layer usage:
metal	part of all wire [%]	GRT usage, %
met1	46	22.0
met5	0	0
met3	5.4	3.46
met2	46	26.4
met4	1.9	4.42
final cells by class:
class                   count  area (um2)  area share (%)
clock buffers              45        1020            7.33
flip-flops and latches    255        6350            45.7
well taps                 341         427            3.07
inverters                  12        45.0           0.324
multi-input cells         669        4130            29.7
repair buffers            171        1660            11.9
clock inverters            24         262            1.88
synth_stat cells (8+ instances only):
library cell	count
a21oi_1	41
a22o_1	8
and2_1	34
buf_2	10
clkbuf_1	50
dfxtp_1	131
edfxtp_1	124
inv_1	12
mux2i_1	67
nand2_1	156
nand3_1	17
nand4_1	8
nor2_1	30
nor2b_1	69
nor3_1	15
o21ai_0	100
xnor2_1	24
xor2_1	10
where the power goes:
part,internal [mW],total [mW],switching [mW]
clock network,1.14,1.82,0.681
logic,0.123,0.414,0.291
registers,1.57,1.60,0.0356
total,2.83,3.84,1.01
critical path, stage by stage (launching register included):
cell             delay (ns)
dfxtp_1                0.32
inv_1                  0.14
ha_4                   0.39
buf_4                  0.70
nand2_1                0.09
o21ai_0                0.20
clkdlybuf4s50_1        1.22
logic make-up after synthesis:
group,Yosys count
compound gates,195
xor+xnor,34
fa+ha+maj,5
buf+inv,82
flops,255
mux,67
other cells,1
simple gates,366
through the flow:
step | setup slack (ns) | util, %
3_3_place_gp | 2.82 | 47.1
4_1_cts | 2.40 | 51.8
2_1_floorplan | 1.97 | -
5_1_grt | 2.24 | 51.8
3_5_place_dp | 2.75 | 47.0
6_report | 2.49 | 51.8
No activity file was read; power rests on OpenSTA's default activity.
File: src/rtl/qed_pkg.sv
// Shared types, RISC-V field positions and the duplicate-register remap function
// used by the SQED instruction-side sequencer.
package qed_pkg;

    typedef enum logic [1:0] {
        ST_ORIG  = 2'd0,
        ST_DUP   = 2'd1,
        ST_DRAIN = 2'd2,
        ST_CHECK = 2'd3
    } qed_state_t;

    localparam logic [6:0] OPC_OP    = 7'b0110011;
    localparam logic [6:0] OPC_OPIMM = 7'b0010011;
    localparam logic [6:0] OPC_LOAD  = 7'b0000011;
    localparam logic [6:0] OPC_STORE = 7'b0100011;
    localparam logic [6:0] OPC_LUI   = 7'b0110111;

    localparam int RD_LSB    = 7;
    localparam int RS1_LSB   = 15;
    localparam int RS2_LSB   = 20;
    localparam int REG_W     = 5;
    localparam int DUP_BIT   = 4;

    // Move a nonzero register field into the x16-x31 half; x0 stays x0.
    function automatic logic [31:0] qed_remap(input logic [31:0] inst);
        logic [31:0] r;
        logic        rd_en;
        logic        rs1_en;
        logic        rs2_en;
        r      = inst;
        rd_en  = 1'b0;
        rs1_en = 1'b0;
        rs2_en = 1'b0;
        case (inst[6:0])
            OPC_OP:              begin rd_en = 1'b1; rs1_en = 1'b1; rs2_en = 1'b1; end
            OPC_OPIMM, OPC_LOAD: begin rd_en = 1'b1; rs1_en = 1'b1; end
            OPC_STORE:           begin rs1_en = 1'b1; rs2_en = 1'b1; end
            OPC_LUI:             rd_en = 1'b1;
            default:             ;
        endcase
        if (rd_en && (inst[RD_LSB +: REG_W] != '0))   r[RD_LSB + DUP_BIT]  = 1'b1;
        if (rs1_en && (inst[RS1_LSB +: REG_W] != '0)) r[RS1_LSB + DUP_BIT] = 1'b1;
        if (rs2_en && (inst[RS2_LSB +: REG_W] != '0)) r[RS2_LSB + DUP_BIT] = 1'b1;
        return r;
    endfunction

endpackage

File: src/rtl/qed_dup_sequencer_if.sv
// Fetch-side handshake bundle: instruction memory in, core fetch port out.
interface qed_dup_sequencer_if;
    logic        imem_valid;
    logic [31:0] imem_rdata;
    logic        imem_ready;
    logic        out_valid;
    logic        out_ready;
    logic [31:0] out_inst;
    logic        out_is_dup;

    modport master (
        input  imem_valid, imem_rdata, out_ready,
        output imem_ready, out_valid, out_inst, out_is_dup
    );

    modport slave (
        output imem_valid, imem_rdata, out_ready,
        input  imem_ready, out_valid, out_inst, out_is_dup
    );
endinterface
===== src/rtl/lfsr_stream.sv =====
// rtl/lfsr_stream.sv - Fibonacci LFSR word generator with valid/ready output.
// Define LFSR_STREAM_LOCKUP_EN to replace zero seeds with 1 and flag them on lockup.
module lfsr_stream #(
  parameter int NBITS = 8,
  parameter int WBITS = 4
) (
  input  logic             clk,
  input  logic             rst,
  input  logic             load,
  input  logic [NBITS-1:0] seed,
  input  logic [NBITS-1:0] tap,
  input  logic             en,
  output logic             out_val,
  input  logic             out_rdy,
  output logic [WBITS-1:0] out_data,
  output logic             lockup
);

  localparam int CW = (WBITS > 1) ? $clog2(WBITS) : 1;
  localparam logic [CW-1:0] CNT_LAST = CW'(WBITS - 1);

  typedef enum logic [1:0] {IDLE, FILL, FULL} state_t;

  state_t           st, st_n;
  logic [NBITS-1:0] q, q_n, q_step, seed_eff;
  logic [NBITS-1:1] tap_q, tap_n;
  logic [CW-1:0]    cnt, cnt_n;
  logic             val_n;
  logic [WBITS-1:0] data_n;
  logic             fb;
  logic             tap0_unused;

  // Bit 0 always feeds back, so its mask bit carries no information.
  assign tap0_unused = tap[0];
  assign fb          = q[0] ^ (^(q[NBITS-1:1] & tap_q));
  assign q_step      = {fb, q[NBITS-1:1]};

`ifdef LFSR_STREAM_LOCKUP_EN
  logic lock_q;
  assign seed_eff = (seed == '0) ? NBITS'(1) : seed;
  assign lockup   = lock_q;

  always_ff @(posedge clk or negedge rst) begin
    if (!rst) begin
      lock_q <= 1'b0;
    end else if (load) begin
      lock_q <= (seed == '0);
    end
  end
`else
  assign seed_eff = seed;
  assign lockup   = 1'b0;
`endif

  always_comb begin
    st_n   = st;
    q_n    = q;
    tap_n  = tap_q;
    cnt_n  = cnt;
    val_n  = out_val;
    data_n = out_data;
    if (load) begin
      q_n   = seed_eff;
      tap_n = tap[NBITS-1:1];
      cnt_n = '0;
      val_n = 1'b0;
      st_n  = FILL;
    end else begin
      unique case (st)
        IDLE: ;
        FILL: begin
          if (en) begin
            q_n         = q_step;
            data_n[cnt] = q[0];
            if (cnt == CNT_LAST) begin
              cnt_n = '0;
              val_n = 1'b1;
              st_n  = FULL;
            end else begin
              cnt_n = cnt + CW'(1);
            end
          end
        end
        FULL: begin
          if (out_rdy) begin
            if (en) begin
              q_n       = q_step;
              data_n[0] = q[0];
              if (WBITS == 1) begin
                cnt_n = '0;
              end else begin
                cnt_n = CW'(1);
                val_n = 1'b0;
                st_n  = FILL;
              end
            end else begin
              cnt_n = '0;
              val_n = 1'b0;
              st_n  = FILL;
            end
          end
        end
        default: st_n = IDLE;
      endcase
    end
  end

  always_ff @(posedge clk or negedge rst) begin
    if (!rst) begin
      st       <= IDLE;
      q        <= '0;
      tap_q    <= '0;
      cnt      <= '0;
      out_val  <= 1'b0;
      out_data <= '0;
    end else begin
      st       <= st_n;
      q        <= q_n;
      tap_q    <= tap_n;
      cnt      <= cnt_n;
      out_val  <= val_n;
      out_data <= data_n;
    end
  end

endmodule

===== config.mk =====
export PLATFORM = sky130hd
export DESIGN_NAME = lfsr_stream
export DESIGN_NICKNAME = d
export VERILOG_FILES = /design/src/rtl/lfsr_stream.sv
export SDC_FILE = /design/constraint.sdc
export NUM_CORES = 1
export LEC_CHECK = 0
export CELL_PAD_IN_SITES_DETAIL_PLACEMENT = 1
export CELL_PAD_IN_SITES_GLOBAL_PLACEMENT = 2
export CORE_MARGIN = 3
export CORE_UTILIZATION = 33
export DETAILED_ROUTE_END_ITERATION = 7
export GPL_TIMING_DRIVEN = 1
export PLACE_DENSITY = 0.8
export SYNTH_ARGS = -nofsm -noshare
export SYNTH_HDL_FRONTEND = slang
export SYNTH_SLANG_ARGS = --single-unit

===== constraint.sdc =====
create_clock -name clk -period 4.32 [get_ports clk]
set_clock_uncertainty 0.15 [all_clocks]
set_input_delay 1.08 -clock clk [delete_from_list [all_inputs] [get_ports clk]]
set_output_delay 1.08 -clock clk [all_outputs]
set_load 0.02 [all_outputs]

# Word-level counts from Yosys, hierarchy flattened
# Index checks and enable logic that the tools add are counted.
# totals
reg_bits,24
elab_cells,61
in_bits,21
out_inout_bits,6
# classes
reduce_logical,11
mux,27
n_lt_le_gt_ge,2
n_addsub,1
n_bitwise,3
n_eq_ne,10
# op_table
operator,count
$mux 8,3
$mux 2,8
$pmux 8 s2,1
$mux 1,9
$ne 3x3->1 const B,3
$ne 2x2->1 const B,4
$reduce_and 4->1,2
$and 7x7->7,1
$reduce_xor 7->1,1
$pmux 2 s3,1
$reduce_and 3->1,2
$reduce_and 5->1,1
$bwmux 4,1
$eq 2x2->1 const B,2
$pmux 1 s2,2
$pmux 2 s2,1
$lt 2x3->1 const B,1
$reduce_bool 3->1,1
$add 2x1->2 const B,1
$demux 1 s2,1
$eq 2x1->1 const B,1
$ge 2x1->1 const B,1
$logic_not 2->1,1
$reduce_and 2->1,1
other kinds (4),4

# Longest topological paths before layout
# depth
ltp_word,7
depth_mapped,6
depth_no_buf,5

# Worst setup path after synthesis
# OpenSTA, ideal clock, no wires.
# synth_timing
kind,input to register
from,in out_rdy
to,reg out_data[0]
slack_ns,1.983
t_arrival_ns,2.062
cell_stages,6
n_path_buf,1
path_cell_list,and3b_2 o21ai_2 or2_1 buf_6 nor2_4 mux2_4
# synth_between
elab_chain_len,2
# synth_rtl
element,line_no,source
from (decl),14,"input logic out_rdy,"
$ne 2x2->1 (no source line),--,
$reduce_and 5->1 (no source line),--,
to (signal assigned),122,out_data <= data_n;
to (decl),15,"output logic [WBITS-1:0] out_data,"
# No other way between the ends.
# A chain may end at the register's enable or synchronous reset.

# Final worst setup path
# Same ends and word-level chain as after synthesis.

==> run summary <==
The flow ran to the end, and the final reports show no timing, DRC or antenna violations. The die is 66.27 um tall. In the final routed layout, each cell accounts on average for 13.13 um. The tools report the global-route wire length before repair as 4008 um.

The tools report the number of antenna violations at the first check in global routing as 0. The power per cell area came out at 408.4 nW/um^2. The floorplan step defined a die boundary enclosing 4392 um^2. The post-detailed-route count of antenna-violating nets is 0, and the biggest fanout along the worst timing path is 9. The combinational share of power is 28.2%.

After synthesis the cells add up to 1199 um^2. The via count of the first global-routing pass is 869, and the critical path arrival is 2.64 ns. Compared with the post-synthesis result, the final layout area differs by 27.35%. The number of max-cap violations is 0.

The total nets after synthesis is 138, and the post-synthesis cell type count is 30. The worst pin sits at a relative slew slack of 28.51%. Global routing finished with a remaining overflow of 0. Setup violations remaining at the end of the flow were counted as 0. The die is 66.27 um wide. The launch instance of the worst min-delay path is out_data[2].

The leakage power of the design is 0.6547 nW. The clock reaches the later pin of the worst-skew pair after 0.32 ns. The register clock-pin slew on the reported worst setup and hold paths works out to 0.13 ns. Once placement finished, the instance area stood at 1474 um^2.

The clock passes through at most 2 buffers. The worst setup path is captured at a register. Buffers placed on the I/O ports in this run total 24. Detailed routing inserted a total of 863 vias. Worst vdd rail ir drop: 196.7 uV. The Yosys step of the flow raised 0 warnings. The worst register-to-register path begins at st[1]. The part of the power in the clock network was 26.0%; the post-CTS setup buffer count was 0. The fraction of registers with async set or reset after synthesis is 100.0%, and the via density per instance is 4.716. Entering global routing, the biggest net connects 25 pins. The proportion of synthesized chip area in sequential cells was 50.10%. Gates resized during post-CTS repair numbered 0. The detailed router's first-iteration violation count was 20.

Cell internal power was estimated by the tool at 0.0004500 W. The deepest level of the CTS H-tree is 1, and the number of synthesized register bits is 24. In this run the power spent charging and discharging nets is 0.0001734 W.

The run gives 24 as the clock sink count. In the layout the commonest cells are sky130_fd_sc_hd__dfrtp_1, sky130_fd_sc_hd__clkdlybuf4s50_1, sky130_fd_sc_hd__nand2_1, sky130_fd_sc_hd__inv_1. Setup repair after global routing left no endpoint under its margin. The relative contribution of sequential cells to total power was 45.8%; the number of synthesized flops with an enable pin was 0. Once the floorplan was initialized, standard cells occupied 35.09% of the core. The setup path with the least slack is of type primary input to register. TritonCTS built the clock tree. After layout, the minimum clock period comes to 2.566 ns. Net switching is 27.82% of the power. The critical path starts at out_rdy. Hold buffer count at cts: 0. The I/O pin total was 27; the pin slew with the least headroom to its limit was 1.069 ns. The number of antenna diodes in the final layout is 0. The tools report the final-report hold violation count as 0. With fillers left out, the area of the finished cells amounts to 1526 um^2. The run gives 1782 um as the sum of net half-perimeters after detailed placement. The data required time of the critical path is 4.39 ns, and the global router's overall resource usage is 11.91%. In the routed design, unresolved DRC markers number 0. The final critical path takes up 59.40% of the cycle.

The min-delay analysis places its worst path in the category register to register. The core region is 3416 um^2. Adding up every negative setup slack in the final design gives 0 ns. The top flip-flop cell by instance count after synthesis is sky130_fd_sc_hd__dfrtp_1. The CTS buffer count was 3. The congestion estimate from routability-driven global placement came to 0.7478. The max-slew violation count was 0; the total iterations of the first detailed-routing run was 4. The cell count after synthesis was 113; the routed wire length was 2403 um.

The mean post-synth cell area was 10.61 um^2. The CTS root buffer is sky130_fd_sc_hd__clkbuf_4. STA classifies the critical path startpoint as a primary input.

The logs give 163 for the final net count and 0.3897 GHz for the upper clock frequency limit. The run gives 21 as the floorplan row count. Share of layout cells above drive strength 1: 16.06%.
-- kinds of logic after synthesis --
family,synth area share (%)
compound gates,12.11
other cells,0.3129
buf+inv,5.950
simple gates,11.59
xor+xnor,5.115
flops,50.10
mux,10.65
fa+ha+maj,4.176
-- synth_stat cells (2+ instances only) --
library cell               instances  share of area [%]
sky130_fd_sc_hd__o22ai_1           7                3.7
sky130_fd_sc_hd__nor2_1            2               0.63
sky130_fd_sc_hd__nand2_1          15                4.7
sky130_fd_sc_hd__mux2_2           10                9.4
sky130_fd_sc_hd__xor2_1            3                2.2
sky130_fd_sc_hd__ha_1              4                4.2
sky130_fd_sc_hd__dfrtp_1          24                 50
sky130_fd_sc_hd__inv_1            11                3.4
sky130_fd_sc_hd__a21oi_1          10                4.2
sky130_fd_sc_hd__clkbuf_1          2               0.63
sky130_fd_sc_hd__nand2b_1          3                1.6
sky130_fd_sc_hd__xnor2_1           4                2.9
-- power groups by stage --
stage | clock network (W) | registers, W | logic (W)
2_1_floorplan | 0 | 0.000304 | 0.0000893
3_3_place_gp | 0 | 0.000288 | 0.000173
3_5_place_dp | 0 | 0.000291 | 0.000178
4_1_cts | 0.000169 | 0.000286 | 0.000179
5_1_grt | 0.000176 | 0.000292 | 0.000192
6_report | 0.000162 | 0.000285 | 0.000176
-- flip-flops by register name (all words and copies together), names as in the netlist --
name and cells:
st 2, out_data 4, q 8, out_val 1, cnt 2, tap_q 7
-- worst paths after layout --
check | end | slack (ns) | cells after the start
worst max-delay path | out_data[0] | 1.75 | 6
worst min-delay path | out_data[2] | 0.37 | 1
worst max register to register | out_data[0] | 2.51 | 5
worst min register to register | out_data[2] | 0.37 | 1
max in group asynchronous | cnt[0] | 2.21 | 1
min in group asynchronous | tap_q[7] | 1.18 | 1
-- worst max-delay path, cell delays in order --
cell and delay [ns]:
sky130_fd_sc_hd__clkdlybuf4s50_1 0.46, sky130_fd_sc_hd__and3b_2 0.23, sky130_fd_sc_hd__o21ai_2 0.06, sky130_fd_sc_hd__or2_1 0.35
sky130_fd_sc_hd__nor2_4 0.15, sky130_fd_sc_hd__mux2_4 0.29
-- per-stage QoR --
stage          utilization (%)  hold slack [ns]  power (W)  setup slack [ns]  cells
2_1_floorplan                -           0.3306  0.0003936             1.983    113
3_3_place_gp             43.15           0.3381  0.0004617             1.411    179
3_5_place_dp             43.15           0.3470  0.0004686             1.387    179
4_1_cts                  44.69           0.3797  0.0006341             1.745    183
5_1_grt                  44.69           0.4057  0.0006604             1.676    183
6_report                 44.69           0.3719  0.0006234             1.754    183
-- final cells by class --
cell class	instances	area (um^2)
repair buffers	25	247.7
clock buffers	3	22.52
inverters	11	41.29
clock inverters	1	30.03
multi-input cells	73	526.8
fillers	389	1889
well taps	46	57.56
flip-flops and latches	24	600.6
-- metal layers --
layer  part of all wire (%)  vias up  GRT usage, %
li1                       -      426             -
met1                     48      420         16.01
met2                     49       17         19.21
met3                    3.4        0         2.721
met4                      0        0         3.046
met5                      0        -             0
Power figures use the tool's default switching activity.
==> variant 1 (same settings) <==
The option `LFSR_STREAM_LOCKUP_EN` is turned on by a define.
--- a/src/rtl/lfsr_stream.sv
+++ b/src/rtl/lfsr_stream.sv
@@ -1,5 +1,7 @@
 // rtl/lfsr_stream.sv - Fibonacci LFSR word generator with valid/ready output.
 // Define LFSR_STREAM_LOCKUP_EN to replace zero seeds with 1 and flag them on lockup.
+`define LFSR_STREAM_LOCKUP_EN
+
 module lfsr_stream #(
   parameter int NBITS = 8,
   parameter int WBITS = 4
Check against the original RTL: not equivalent (a bounded check fails within 4 cycles, from zero or initial values and one cycle with rst low).
==> variant 1 against the original RTL <==
- sequential cell count increased by 1
- via count increased by 8.0%
- power is 3.5% lower
- synthesized cell count increased by 0.88%
- worst setup slack lost 0.11 ns
- non-clock buffer count rose by 2
- design area up 5.7%
- synthesized area grew 5.6%
- wire length grew 8.3%
- register-to-register slack gained 0.12 ns
- clock power is 14% lower
- sequential power up 3%
- critical path type unchanged
- largest power group unchanged
- highest routed layer is now met4
==> variant 1: results (changes against the original RTL) <==
<table>
<tr><th>Metric</th><th>Value</th></tr>
<tr><th colspan="2">Final layout</th></tr>
<tr><td>Share of cells above drive strength 1</td><td>11.3% (-4.7 points)</td></tr>
<tr><td>Area of all sequential standard cells</td><td>626 um2 (+4.2%)</td></tr>
<tr><td>Filler cell count in the final layout</td><td>400 (+2.8%)</td></tr>
<tr><td>Final net count</td><td>167 (+2.5%)</td></tr>
<tr><th colspan="2">Routing</th></tr>
<tr><td>First-pass detailed-route iteration total</td><td>2 (-2)</td></tr>
<tr><td>Routed wl met2</td><td>1.31 mm (+11%)</td></tr>
<tr><td>Via count</td><td>932 (+8.0%)</td></tr>
<tr><td>Post-DR wirelength/cell</td><td>13.9 um (+6.0%)</td></tr>
<tr><td>Final routed wirelength across all metal layers</td><td>2.60 mm (+8.3%)</td></tr>
<tr><th colspan="2">Clocking</th></tr>
<tr><td>Insertion delay to the later sink of the worst-skew pair</td><td>0.27 ns (-0.05 ns)</td></tr>
<tr><th colspan="2">Status</th></tr>
<tr><td>Status</td><td>finished clean</td></tr>
<tr><th colspan="2">GRT</th></tr>
<tr><td>Global routing usage summed across all routing layers</td><td>12.7% (+0.78 points)</td></tr>
<tr><td>Wire length of the first global-routing pass</td><td>4.33 mm (+8.1%)</td></tr>
<tr><td>Via count of the first global-routing pass</td><td>967 (+11%)</td></tr>
<tr><th colspan="2">Place</th></tr>
<tr><td>DP Area</td><td>1570 um2 (+6.3%)</td></tr>
<tr><td>HPWL reported at the end of detailed placement</td><td>2.03 mm (+14%)</td></tr>
<tr><td>Count of input and output buffers</td><td>25 (+4.2%)</td></tr>
<tr><th colspan="2">Synthesis</th></tr>
<tr><td>Count of cell types in the netlist</td><td>29 (-3.3%)</td></tr>
<tr><td>Synth Instances</td><td>114 (+0.88%)</td></tr>
<tr><td>Commonest cells post-synth</td><td>dfrtp_1, nand2_1, mux2i_1</td></tr>
<tr><td>Synth Net Count</td><td>139 (+0.72%)</td></tr>
<tr><th colspan="2">Setup path</th></tr>
<tr><td>Crit path arrival time</td><td>2.67 ns (+0.03 ns)</td></tr>
<tr><td>Critical path's top delay family</td><td>buffers and inverters</td></tr>
<tr><td>Worst path max stage delay</td><td>0.71 ns (+0.25 ns)</td></tr>
<tr><th colspan="2">Power</th></tr>
<tr><td>Internal power component</td><td>0.000425 W (-5.5%)</td></tr>
<tr><th colspan="2">STA</th></tr>
<tr><td>Slew @ Worst Pin</td><td>0.591 ns (-0.478 ns)</td></tr>
</table>
variant 1: cell count changes after synthesis, moves of 6 or more:
| cell | change |
|---|---|
| a21oi_1 | -6 |
| o22ai_1 | -7 |
| inv_1 | -8 |
| nand2_1 | +6 |
| mux2i_1 | +8 |
| o21ai_1 | +6 |
variant 1: through the flow:
stage                     setup WS (ns)  hold WS, ns
after floorplan                    2.16        0.331
after global placement             1.39        0.321
after detailed placement           1.30        0.328
after CTS                          1.58        0.350
after global routing               1.49        0.368
final                              1.64        0.339
variant 1: layer usage:
| layer | global-route usage (%) | up-vias |
|---|---|---|
| met5 | 0 | - |
| met4 | 2.98 | 0 |
| met3 | 4.11 | 2 |
| met2 | 21.9 | 20 |
| met1 | 15.3 | 467 |
| li1 | - | 443 |
variant 1: final timing paths:
check                            startpoint           to  slack [ns]  cells after the start
worst max register to register        st[1]  out_data[3]        2.63                      5
worst min register to register  out_data[0]  out_data[0]        0.34                      1
worst max-delay path                   load       cnt[1]        1.64                      5
min in group asynchronous               rst  out_data[1]        1.03                      2
max in group asynchronous               rst        st[1]        2.74                      2
worst min-delay path            out_data[0]  out_data[0]        0.34                      1
variant 1: final cells by class:
cell class              count  area share, %
inverters                   3          0.698
flip-flops and latches     25           38.8
clock buffers               3           2.56
well taps                  46           3.57
clock inverters             1          0.310
repair buffers             27           16.4
multi-input cells          82           37.6
variant 1: power by group through the flow:
| stage | Combinational, W | Sequential, W | Clock [W] |
|---|---|---|---|
| after floorplan | 0.0000800 | 0.000313 | 0 |
| after global placement | 0.000168 | 0.000297 | 0 |
| after detailed placement | 0.000171 | 0.000300 | 0 |
| after CTS | 0.000172 | 0.000296 | 0.000146 |
| after global routing | 0.000187 | 0.000301 | 0.000154 |
| final | 0.000169 | 0.000294 | 0.000139 |
variant 1: kinds of logic (layout without fill, tap and decap cells):
kind of cell	Yosys count	in the layout	share of synthesized area (%)
DFF	25	25	49.4
AOI/OAI and AO/OA	15	15	7.91
buffers and inverters	7	34	2.67
adders and majority gates	4	4	3.95
and+or+nand+nor	36	36	14.2
xor gates and xnor gates	7	7	4.84
muxes	20	20	17.0
==> variant 2 (same flow settings) <==
Made on the original files. Encoding of `state_t`: now one-hot (3 bits for 3 states).
--- a/src/rtl/lfsr_stream.sv
+++ b/src/rtl/lfsr_stream.sv
@@ -19,7 +19,7 @@
   localparam int CW = (WBITS > 1) ? $clog2(WBITS) : 1;
   localparam logic [CW-1:0] CNT_LAST = CW'(WBITS - 1);
 
-  typedef enum logic [1:0] {IDLE, FILL, FULL} state_t;
+  typedef enum logic [2:0] {IDLE = 3'b001, FILL = 3'b010, FULL = 3'b100} state_t;
 
   state_t           st, st_n;
   logic [NBITS-1:0] q, q_n, q_step, seed_eff;
Check against the original RTL: same outputs for any inputs over 10 cycles, from zero or initial values and one cycle with rst low; not proved beyond that.
==> variant 2 against the original RTL <==
- non-clock buffer count up 1
- final cell count up 7.1%
- sequential cell count up 1
- wire length up 9.2%
- design area up 7.1%
- die area up 7.8%
- hold slack worse by 0.023 ns
- synthesized area up 8.6%
- combinational power up 59%
- worst setup slack worse by 0.093 ns
- power up 21%
- via count up 10%
- critical path depth down 1
- critical endpoint unchanged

→ Goal of the exercise: Using the entries shown above, reproduce verbatim the lines from the line bearing "# No other way between the ends." to the line bearing "After synthesis the", inclusive.

→ Written answer:
# No other way between the ends.
# A chain may end at the register's enable or synchronous reset.

# Final worst setup path
# Same ends and word-level chain as after synthesis.

==> run summary <==
The flow ran to the end, and the final reports show no timing, DRC or antenna violations. The die is 66.27 um tall. In the final routed layout, each cell accounts on average for 13.13 um. The tools report the global-route wire length before repair as 4008 um.

The tools report the number of antenna violations at the first check in global routing as 0. The power per cell area came out at 408.4 nW/um^2. The floorplan step defined a die boundary enclosing 4392 um^2. The post-detailed-route count of antenna-violating nets is 0, and the biggest fanout along the worst timing path is 9. The combinational share of power is 28.2%.

After synthesis the cells add up to 1199 um^2. The via count of the first global-routing pass is 869, and the critical path arrival is 2.64 ns. Compared with the post-synthesis result, the final layout area differs by 27.35%. The number of max-cap violations is 0.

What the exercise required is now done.